What to do: Scan the records below for the line with "export DETAILED_ROUTE_END_ITERATION = 10" and the line with "set_clock_uncertainty 0.1 [all_clocks]". Repeat those two lines and every line between them exactly, and nothing else.

== Segment start ==

### src/rtl/acmac_pkg.sv
package acmac_pkg;

    localparam int BlockBits = 128;
    localparam int CountBits = 5;
    localparam int RoundBits = 4;
    localparam logic [RoundBits-1:0] LastRound = 4'd10;
    localparam logic [7:0] DblConst = 8'h87;
    localparam logic [7:0] PadMark = 8'h80;
    localparam logic [CountBits-1:0] FullCount = 5'd16;

    typedef enum logic [1:0] {
        CFG_KEY_HIGH = 2'd0,
        CFG_KEY_LOW  = 2'd1,
        CFG_TAG_MODE = 2'd2
    } cfg_index_t;

    // One classified item handed from the front part to the engine.
    typedef struct packed {
        logic [BlockBits-1:0] data;
        logic                 last;
        logic                 full;
        logic [3:0]           count;
    } work_t;

    localparam logic [7:0] SBOX [256] = '{
        8'h63,8'h7c,8'h77,8'h7b,8'hf2,8'h6b,8'h6f,8'hc5,8'h30,8'h01,8'h67,8'h2b,8'hfe,8'hd7,8'hab,8'h76,
        8'hca,8'h82,8'hc9,8'h7d,8'hfa,8'h59,8'h47,8'hf0,8'had,8'hd4,8'ha2,8'haf,8'h9c,8'ha4,8'h72,8'hc0,
        8'hb7,8'hfd,8'h93,8'h26,8'h36,8'h3f,8'hf7,8'hcc,8'h34,8'ha5,8'he5,8'hf1,8'h71,8'hd8,8'h31,8'h15,
        8'h04,8'hc7,8'h23,8'hc3,8'h18,8'h96,8'h05,8'h9a,8'h07,8'h12,8'h80,8'he2,8'heb,8'h27,8'hb2,8'h75,
        8'h09,8'h83,8'h2c,8'h1a,8'h1b,8'h6e,8'h5a,8'ha0,8'h52,8'h3b,8'hd6,8'hb3,8'h29,8'he3,8'h2f,8'h84,
        8'h53,8'hd1,8'h00,8'hed,8'h20,8'hfc,8'hb1,8'h5b,8'h6a,8'hcb,8'hbe,8'h39,8'h4a,8'h4c,8'h58,8'hcf,
        8'hd0,8'hef,8'haa,8'hfb,8'h43,8'h4d,8'h33,8'h85,8'h45,8'hf9,8'h02,8'h7f,8'h50,8'h3c,8'h9f,8'ha8,
        8'h51,8'ha3,8'h40,8'h8f,8'h92,8'h9d,8'h38,8'hf5,8'hbc,8'hb6,8'hda,8'h21,8'h10,8'hff,8'hf3,8'hd2,
        8'hcd,8'h0c,8'h13,8'hec,8'h5f,8'h97,8'h44,8'h17,8'hc4,8'ha7,8'h7e,8'h3d,8'h64,8'h5d,8'h19,8'h73,
        8'h60,8'h81,8'h4f,8'hdc,8'h22,8'h2a,8'h90,8'h88,8'h46,8'hee,8'hb8,8'h14,8'hde,8'h5e,8'h0b,8'hdb,
        8'he0,8'h32,8'h3a,8'h0a,8'h49,8'h06,8'h24,8'h5c,8'hc2,8'hd3,8'hac,8'h62,8'h91,8'h95,8'he4,8'h79,
        8'he7,8'hc8,8'h37,8'h6d,8'h8d,8'hd5,8'h4e,8'ha9,8'h6c,8'h56,8'hf4,8'hea,8'h65,8'h7a,8'hae,8'h08,
        8'hba,8'h78,8'h25,8'h2e,8'h1c,8'ha6,8'hb4,8'hc6,8'he8,8'hdd,8'h74,8'h1f,8'h4b,8'hbd,8'h8b,8'h8a,
        8'h70,8'h3e,8'hb5,8'h66,8'h48,8'h03,8'hf6,8'h0e,8'h61,8'h35,8'h57,8'hb9,8'h86,8'hc1,8'h1d,8'h9e,
        8'he1,8'hf8,8'h98,8'h11,8'h69,8'hd9,8'h8e,8'h94,8'h9b,8'h1e,8'h87,8'he9,8'hce,8'h55,8'h28,8'hdf,
        8'h8c,8'ha1,8'h89,8'h0d,8'hbf,8'he6,8'h42,8'h68,8'h41,8'h99,8'h2d,8'h0f,8'hb0,8'h54,8'hbb,8'h16
    };

    function automatic logic [7:0] xtime(input logic [7:0] a);
        return {a[6:0], 1'b0} ^ (a[7] ? 8'h1b : 8'h00);
    endfunction

    // Byte i of a block sits at bits [127-8i -: 8].
    function automatic logic [7:0] get_byte(input logic [BlockBits-1:0] s, input int i);
        return s[BlockBits-1-8*i -: 8];
    endfunction

    function automatic logic [BlockBits-1:0] dbl(input logic [BlockBits-1:0] v);
        return {v[BlockBits-2:0], 1'b0} ^ {120'd0, (v[BlockBits-1] ? DblConst : 8'h00)};
    endfunction

endpackage

### src/rtl/acmac_front.sv
// Classifies input blocks: applies padding on short last blocks and keeps
// a two-entry queue so the engine and the input side stall independently.
module acmac_front (
    input  logic                     clk,
    input  logic                     rst_n,
    input  logic [63:0]              block_high,
    input  logic [63:0]              block_low,
    input  logic [4:0]               byte_count,
    input  logic                     last_block,
    input  logic                     in_valid,
    output logic                     in_ready,
    output acmac_pkg::work_t         work,
    output logic                     work_valid,
    input  logic                     work_take
);
    acmac_pkg::work_t q_reg [2];
    logic             wr_ptr_reg;
    logic             rd_ptr_reg;
    logic [1:0]       fill_reg;
    acmac_pkg::work_t cls;
    logic [acmac_pkg::BlockBits-1:0] raw;
    logic             push;
    logic             pop;

    always_comb
    begin
        raw = {block_high, block_low};
        cls.last = last_block;
        cls.full = (byte_count >= acmac_pkg::FullCount);
        cls.count = byte_count[3:0];
        cls.data = raw;
        if (last_block && !cls.full)
        begin
            for (int i = 0; i < 16; i++)
            begin
                if (i > int'(byte_count))
                    cls.data[127-8*i -: 8] = 8'h00;
                else if (i == int'(byte_count))
                    cls.data[127-8*i -: 8] = acmac_pkg::PadMark;
            end
        end
    end

    assign in_ready = (fill_reg != 2'd2);
    assign push = in_valid && in_ready;
    assign pop = work_take && work_valid;
    assign work_valid = (fill_reg != 2'd0);
    assign work = q_reg[rd_ptr_reg];

    always_ff @(posedge clk)
    begin
        if (push)
            q_reg[wr_ptr_reg] <= cls;
    end

    always_ff @(posedge clk or negedge rst_n)
    begin
        if (!rst_n)
        begin
            wr_ptr_reg <= 1'b0;
            rd_ptr_reg <= 1'b0;
            fill_reg <= 2'd0;
        end
        else
        begin
            if (push)
                wr_ptr_reg <= ~wr_ptr_reg;
            if (pop)
                rd_ptr_reg <= ~rd_ptr_reg;
            fill_reg <= fill_reg + {1'b0, push} - {1'b0, pop};
        end
    end
endmodule

### config.mk
export PLATFORM = sky130hd
export DESIGN_NAME = acmac_front
export DESIGN_NICKNAME = d
export VERILOG_FILES = /design/src/rtl/acmac_pkg.sv /design/src/rtl/acmac_front.sv
export SDC_FILE = /design/constraint.sdc
export NUM_CORES = 1
export LEC_CHECK = 0
export ABC_CLOCK_PERIOD_IN_PS = 9400
export CAP_MARGIN = 20
export CORE_MARGIN = 4
export CORE_UTILIZATION = 55
export DETAILED_ROUTE_END_ITERATION = 10
export DONT_BUFFER_PORTS = 1
export PLACE_DENSITY = 0.77
export SETUP_SLACK_MARGIN = 0.4
export SLEW_MARGIN = 20
export SYNTH_ARGS = -nofsm -noshare
export SYNTH_HDL_FRONTEND = slang
export SYNTH_SLANG_ARGS = --single-unit
### constraint.sdc
create_clock -name clk -period 9.4 [get_ports clk]
set_clock_uncertainty 0.1 [all_clocks]
set_input_delay 0.47 -clock clk [delete_from_list [all_inputs] [get_ports clk]]
set_output_delay 0.47 -clock clk [all_outputs]
set_load 0.01 [all_outputs]
==> results of run 1 <==
through the flow:
stage / util / cells / hold slack (ns) / power (mW) / worst slack [ns]
finish: 0.627 / 931 / 0.0537 / 3.77 / 5.92
global route: 0.627 / 929 / 0.0353 / 3.93 / 5.82
CTS: 0.626 / 925 / 0.0380 / 3.81 / 5.91
detailed placement: 0.575 / 867 / 0.0746 / 2.70 / 6.40
global placement: 0.575 / 867 / 0.0746 / 2.66 / 6.50
floorplan: - / 622 / 0.0744 / 2.54 / 2.44
area by class of cell:
type / instances / area share
repair buffers: 12 / 0.00909
flip-flops and latches: 272 / 0.666
multi-input cells: 319 / 0.219
inverters: 6 / 0.00184
diodes: 6 / 0.00123
clock buffers: 34 / 0.0608
clock inverters: 17 / 0.0153
well taps: 265 / 0.0271
per-layer routing:
layer  vias to the layer above  GRT usage  routed length (microns)
li1                       2382          -                        -
met1                      2621      0.235                     8200
met2                       265      0.324                    11200
met3                        57     0.0772                     2340
met4                         4     0.0728                      824
met5                         -          0                       29
worst register-to-register path, delay by kind of cell (launching register included):
family | cells | cell delay, ns
simple gates | 2 | 0.89
buf+inv | 1 | 0.98
flops | 1 | 0.40
power groups by stage:
stage	Combinational [mW]	Clock (mW)	Sequential [mW]
6_report	0.878	1.11	1.79
5_1_grt	0.939	1.18	1.81
4_1_cts	0.896	1.13	1.79
3_5_place_dp	0.887	0	1.82
3_3_place_gp	0.853	0	1.81
2_1_floorplan	0.757	0	1.78
kinds of logic after synthesis:
kind of cell               after synthesis  share of synthesized area
adders and majority gates                2                    0.00228
AOI/OAI and AO/OA                       31                     0.0175
buffers and inverters                   31                     0.0135
muxes                                  135                      0.139
and+or+nand+nor                        147                     0.0815
xor gates and xnor gates                 4                    0.00320
DFF                                    272                      0.743
how the worst min path moves through the flow:
stage,from,endpoint,slack (ns),cells after the start
6_report,block_high[63],q_reg[1][133]$_DFFE_PP_,0.05,1
5_1_grt,block_high[63],q_reg[1][133]$_DFFE_PP_,0.04,1
4_1_cts,block_high[63],q_reg[1][133]$_DFFE_PP_,0.04,1
3_5_place_dp,rst_n,fill_reg[0]$_DFF_PN0_,0.07,0
3_3_place_gp,rst_n,wr_ptr_reg$_DFFE_PN0P_,0.07,0
2_1_floorplan,rst_n,fill_reg[0]$_DFF_PN0_,0.07,0
timing repair:
item                      in CTS  in global routing
hold endpoints to repair      16                  0
buffers inserted               0                  0
hold buffers                   7                  0
cells in the final DEF (no fill, tap or decap), types with 5 or more instances in the layout:
master,instances
sky130_fd_sc_hd__a21oi_1,7
sky130_fd_sc_hd__and2_1,92
sky130_fd_sc_hd__and2b_1,5
sky130_fd_sc_hd__clkbuf_1,5
sky130_fd_sc_hd__clkbuf_16,29
sky130_fd_sc_hd__clkinv_1,6
sky130_fd_sc_hd__diode_2,6
sky130_fd_sc_hd__dlygate4sd3_1,7
sky130_fd_sc_hd__edfxtp_1,268
sky130_fd_sc_hd__inv_1,6
sky130_fd_sc_hd__mux2_2,135
sky130_fd_sc_hd__nand2_1,13
sky130_fd_sc_hd__nor2_1,5
sky130_fd_sc_hd__nor2b_1,17
sky130_fd_sc_hd__o21ai_0,6
==> run summary, run 1 <==
FINISH
----------------------------------------------------------------------------------------
Post-layout nets                                                                     779
Area of all sequential standard cells                                       0.00815 sq mm
Fill cell count                                                                     1376
Layout-stage area growth over the synthesis result                                 11.7%
Largest register FFs                                                                 268
Final std cell area, no fill                                                0.0122 sq mm
Multi-input gate area in the final layout                                   0.00268 sq mm
Layout cell share with drive strength beyond 1                                     0.286

TIMING
----------------------------------------------------------------------------------------
Slew Limit Headroom                                                                0.278
Portion of the clock cycle consumed by the worst path in the final layout          0.370
Upper clock frequency limit                                                    0.288 GHz
Minimum period implied by the final worst setup slack                            3.48 ns
Post-route setup TNS                                                                0 ns
Unrepaired setup endpoints after global routing                                    false
Final number of hold-violating endpoints                                               0
Slew of the pin with the lowest slew margin                                      1.08 ns
Total of endpoints with negative setup slack in the final report                       0
Count of pins over their slew limit                                                    0

WORST SETUP PATH
----------------------------------------------------------------------------------------
CP Buf/Inv Count                                                                       1
Crit. End Element                                                           primary output
Instance count on the critical path                                                    2
Worst R2R End                                                               q_reg[1][21]$_DFFE_PP_
CP Launch Point                                                             rd_ptr_reg$_DFFE_PN0P_
Path type of the worst setup path                                           register to primary output
Setup slack on the worst flop-to-flop path                                       6.56 ns
Startpoint of the lowest-slack register-to-register path                    fill_reg[1]$_DFF_PN0_
Number of cell instances on the worst register-to-register path                        3
Cell chain of the critical path                                             buf_4 > mux2_2
Maximum net fanout on the critical path                                               85
Gate family responsible for the most delay along the worst path             buffers and inverters
Critical path capture point                                                     work[16]
Required time reported for the critical path endpoint                            8.83 ns
Type of origin of the critical path                                             register
Critical path's largest stage delay                                              0.88 ns
Slowest cell on the critical path                                           sky130_fd_sc_hd__buf_4
Data arrival time of the critical path                                           2.91 ns

ROUTE
----------------------------------------------------------------------------------------
Post-route DRC violation count                                                         0
Routed vias                                                                         5329
Wirelength, routed                                                          22500 microns
Antenna Nets Post-Route                                                                0
Initial drt markers                                                                  225
Length of the first detailed-routing pass in iterations                                4
Mean number of vias per cell                                                        5.72
Avg WL per Cell                                                             24.2 microns

SYNTH
----------------------------------------------------------------------------------------
Leading cell type by number of instances after synthesis                    sky130_fd_sc_hd__edfxtp_1
Cell types occupying the most area after synthesis                          sky130_fd_sc_hd__edfxtp_1 73%, sky130_fd_sc_hd__mux2_2 14%, sky130_fd_sc_hd__and2_1 5.3%
Synth async-reset ratio                                                           0.0147
Yosys top cell area share                                                          0.734
Yosys warnings                                                                         0
Average size of a mapped cell                                                 17.6 sq um
Number of flops mapped to enable cells by yosys                                      268
Cell Area, Synth                                                            0.0110 sq mm
Post-synthesis net count                                                             762
Number of distinct library cells after synthesis                                      36
Number of instances in the synthesized netlist                                       622
Most numerous cell types in the synthesized netlist                         268 x sky130_fd_sc_hd__edfxtp_1, 135 x sky130_fd_sc_hd__mux2_2, 92 x sky130_fd_sc_hd__and2_1
Most used flip-flop cell after synthesis                                    sky130_fd_sc_hd__edfxtp_1
Flop and latch count out of synthesis                                                272
Cell type contributing the most total cell area after synthesis             sky130_fd_sc_hd__edfxtp_1
Sequential area share after synthesis                                              0.743

CLOCKING
----------------------------------------------------------------------------------------
Library cell used as clock root buffer                                      sky130_fd_sc_hd__clkbuf_16
Post_cts resized                                                                       0
Clock tree buffer depth                                                                3
Sink count of the clock tree                                                         272
Number of H-tree levels                                                                1
Clock tree from TritonCTS                                                           done
Insertion delay to the later sink of the worst-skew pair                         0.53 ns
CTS buffer count                                                                      28
Clock transition at the registers of the reported paths                          0.06 ns

RUN
----------------------------------------------------------------------------------------
Number of max-cap violations                                                           0

PLACE
----------------------------------------------------------------------------------------
Placed cell area                                                            0.0112 sq mm
Placer congestion estimate                                                         0.829
Count of input and output buffers                                                      0
Half-perimeter wire length after placement                                  15200 microns

PWR
----------------------------------------------------------------------------------------
IR Drop Worst-Case VDD                                                          0.204 mV
Net Sw Power                                                                     1.09 mW
Sequential cell fraction of total power                                            0.474
Static Leakage                                                                   4.07 nW
Power density normalized to cell area                                        308 mW/mm^2
Switching power share of the total                                                 0.288
Int Pwr                                                                          2.69 mW
Clock share of power                                                               0.293
Combinational Power Share                                                          0.233

DIE
----------------------------------------------------------------------------------------
Top-level port count                                                                 274
Overall die width                                                            149 microns
Row count                                                                             51
Initial Utilization                                                                0.561
Die outline area                                                            0.0223 sq mm
Height of the chip                                                           149 microns
Area of the core                                                            0.0195 sq mm

GLOBAL ROUTING
----------------------------------------------------------------------------------------
Via count of the first global-routing pass                                          5714
Global-route wire length before repair                                      33600 microns
Congestion Overflow GR                                                                 0
Pin count of the biggest net entering global routing                                  86
Antenna violations before repair                                                       6
GR Util All Layers                                                                 0.197

MIN PATH
----------------------------------------------------------------------------------------
Type of the most critical hold path                                         input pin to register

OUTCOME
----------------------------------------------------------------------------------------
Result of the run                                                           finished, final reports clean

(Power assumes the default switching activity.)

== Segment end ==

Answer to this task:
export DETAILED_ROUTE_END_ITERATION = 10
export DONT_BUFFER_PORTS = 1
export PLACE_DENSITY = 0.77
export SETUP_SLACK_MARGIN = 0.4
export SLEW_MARGIN = 20
export SYNTH_ARGS = -nofsm -noshare
export SYNTH_HDL_FRONTEND = slang
export SYNTH_SLANG_ARGS = --single-unit
### constraint.sdc
create_clock -name clk -period 9.4 [get_ports clk]
set_clock_uncertainty 0.1 [all_clocks]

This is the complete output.